Organisms are “evolved matter” whose form and function have been shaped by the environment that they have encountered. Compared to inorganic matter that reacts to external conditions in simple aimless ways, organisms exhibit far more complex responses to environmental stimuli, as seen in remarkable examples of morphological adaptations and behavioral strategies. These sophisticated responses reflect a knowledge of the environment that has been accumulated over the course of evolution as well as during individuals’ lifetime. Such knowledge can be described as an internal representation of the environment that organisms rely on to process information and react accordingly.

  • epigenetic inheritance and evolutionary learning

In the example of bet-hedging, a population benefits from phenotypic diversity if the distribution of phenotypes matches the variability of the environment. In this sense, the amount of diversity maintained in the population is a representation of the environmental statistics. To attain the optimal phenotype diversity, however, organisms must overcome an apparent mismatch in timescale: the individual lifespan is too short for gathering information about the environmental statistics. We proposed an “evolutionary learning” process, by which the phenotype distribution of the population can be dynamically adapted [ref]. It happens if each organism alters the phenotype distribution of its offspring to increase the frequency of its own phenotype, analogous to Hebbian learning in neuroscience. This process may be realized through various mechanisms of epigenetic inheritance, which are actively studied in biology.

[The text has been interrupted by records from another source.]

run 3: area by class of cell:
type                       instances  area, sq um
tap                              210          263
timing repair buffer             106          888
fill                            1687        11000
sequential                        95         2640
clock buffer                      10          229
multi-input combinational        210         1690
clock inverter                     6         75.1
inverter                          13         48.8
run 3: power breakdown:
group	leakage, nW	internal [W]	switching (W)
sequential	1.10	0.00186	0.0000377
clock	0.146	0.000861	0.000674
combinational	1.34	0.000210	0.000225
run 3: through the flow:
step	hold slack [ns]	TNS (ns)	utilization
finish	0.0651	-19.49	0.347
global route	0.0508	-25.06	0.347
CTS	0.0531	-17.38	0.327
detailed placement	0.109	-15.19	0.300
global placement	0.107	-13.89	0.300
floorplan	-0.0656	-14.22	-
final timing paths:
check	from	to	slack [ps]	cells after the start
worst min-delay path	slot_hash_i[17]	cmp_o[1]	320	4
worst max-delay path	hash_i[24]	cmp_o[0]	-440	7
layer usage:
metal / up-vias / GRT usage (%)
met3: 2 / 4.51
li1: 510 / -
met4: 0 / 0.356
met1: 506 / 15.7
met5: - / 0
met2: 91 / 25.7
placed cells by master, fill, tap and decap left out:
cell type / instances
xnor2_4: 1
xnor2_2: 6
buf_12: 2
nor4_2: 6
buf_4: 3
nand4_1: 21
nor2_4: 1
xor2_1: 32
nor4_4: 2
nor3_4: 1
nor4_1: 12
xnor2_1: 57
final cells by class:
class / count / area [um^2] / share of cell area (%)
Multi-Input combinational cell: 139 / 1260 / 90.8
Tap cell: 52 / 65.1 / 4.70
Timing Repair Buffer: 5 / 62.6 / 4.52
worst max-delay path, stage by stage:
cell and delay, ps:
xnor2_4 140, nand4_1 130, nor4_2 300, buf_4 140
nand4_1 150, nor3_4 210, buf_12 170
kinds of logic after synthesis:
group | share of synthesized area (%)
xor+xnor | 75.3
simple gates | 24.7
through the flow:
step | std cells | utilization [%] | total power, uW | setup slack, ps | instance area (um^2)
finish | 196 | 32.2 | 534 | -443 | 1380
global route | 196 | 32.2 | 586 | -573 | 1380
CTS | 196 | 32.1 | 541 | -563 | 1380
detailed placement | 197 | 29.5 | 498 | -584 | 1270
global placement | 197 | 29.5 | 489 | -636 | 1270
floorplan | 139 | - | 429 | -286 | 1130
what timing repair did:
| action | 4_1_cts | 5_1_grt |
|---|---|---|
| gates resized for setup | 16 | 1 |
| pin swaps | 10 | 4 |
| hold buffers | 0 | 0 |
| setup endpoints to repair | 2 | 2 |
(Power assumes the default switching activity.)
--- src/hdl/swfe_pkg.sv ---
// ----------------------------------------------------------------------------
// swfe_pkg
// shared constants and types of the sync word frame extractor
// ----------------------------------------------------------------------------
package swfe_pkg;

    localparam int SYNC_LENGTH   = 46;
    localparam int PATTERN_SLOTS = 64;
    localparam int CNT_W         = $clog2(SYNC_LENGTH + 1);
    localparam int BYTE_W        = 8;
    localparam int LEN_W         = 16;

    localparam logic [LEN_W-1:0] LEN_RESET = 16'd256;

    // sync pattern, unused slots expect zero
    localparam logic [BYTE_W-1:0] SYNC_PATTERN [PATTERN_SLOTS] = '{
        8'hEB, 8'h1F, 8'h5E, 8'h89, 8'h76, 8'h08, 8'h31, 8'hC0,
        8'h88, 8'h46, 8'h07, 8'h89, 8'h46, 8'h0C, 8'hB0, 8'h0B,
        8'h89, 8'hF3, 8'h8D, 8'h4E, 8'h08, 8'h8D, 8'h56, 8'h0C,
        8'hCD, 8'h80, 8'h31, 8'hDB, 8'h89, 8'hD8, 8'h40, 8'hCD,
        8'h80, 8'hE8, 8'hDC, 8'hFF, 8'hFF, 8'hFF, 8'h2F, 8'h62,
        8'h69, 8'h6E, 8'h2F, 8'h73, 8'h68, 8'h00, 8'h00, 8'h00,
        8'h00, 8'h00, 8'h00, 8'h00, 8'h00, 8'h00, 8'h00, 8'h00,
        8'h00, 8'h00, 8'h00, 8'h00, 8'h00, 8'h00, 8'h00, 8'h00
    };

    typedef struct packed {
        logic              vld;
        logic [BYTE_W-1:0] data;
    } in_item_t;

endpackage

--- src/hdl/swfe_in_stage.sv ---
// ----------------------------------------------------------------------------
// swfe_in_stage
// input register that holds one received byte until the core takes it
// ----------------------------------------------------------------------------
module swfe_in_stage
(
    input  logic                          clk,
    input  logic                          rst_n,
    input  logic                          in_valid,
    output logic                          in_stall,
    input  logic [swfe_pkg::BYTE_W-1:0]   in_byte,
    input  logic                          taken,
    output swfe_pkg::in_item_t            item
);

    logic                        valid_reg;
    logic                        valid_next;
    logic [swfe_pkg::BYTE_W-1:0] data_reg;

    assign in_stall   = valid_reg && !taken;
    assign valid_next = in_stall ? valid_reg : in_valid;

    always_ff @(posedge clk or negedge rst_n)
    begin
        if (!rst_n)
        begin
            valid_reg <= 1'b0;
        end
        else
        begin
            valid_reg <= valid_next;
        end
    end

    always_ff @(posedge clk)
    begin
        if (in_valid && !in_stall)
        begin
            data_reg <= in_byte;
        end
    end

    assign item.vld  = valid_reg;
    assign item.data = data_reg;

endmodule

  • phenotypic plasticity and environment-to-phenotype mapping

Phenotypic plasticity is the ability of organisms to develop alternative phenotypes depending on environmental cues. It is an important aspect of evolution, because in such cases the environment plays not only a selective but also a formative role. We proposed to describe phenotypic plasticity by a mapping from environmental cues to phenotypic traits, which is an abstraction of many possible mechanisms for gene regulation. Using this “environment-to-phenotype mapping”, we showed that the evolutionary benefit of phenotypic plasticity is determined by the predictability of future environment at the time of development [ref]. Moreover, depending on the noise in environmental cues and the strength of natural selection, phenotypic plasticity can give rise to different strategies for adapting to varying environments, including “unvarying” (where organisms express a constant “generalist” phenotype), “tracking” (where organisms match phenotypes to the environment), and “bet-hedging” [ref].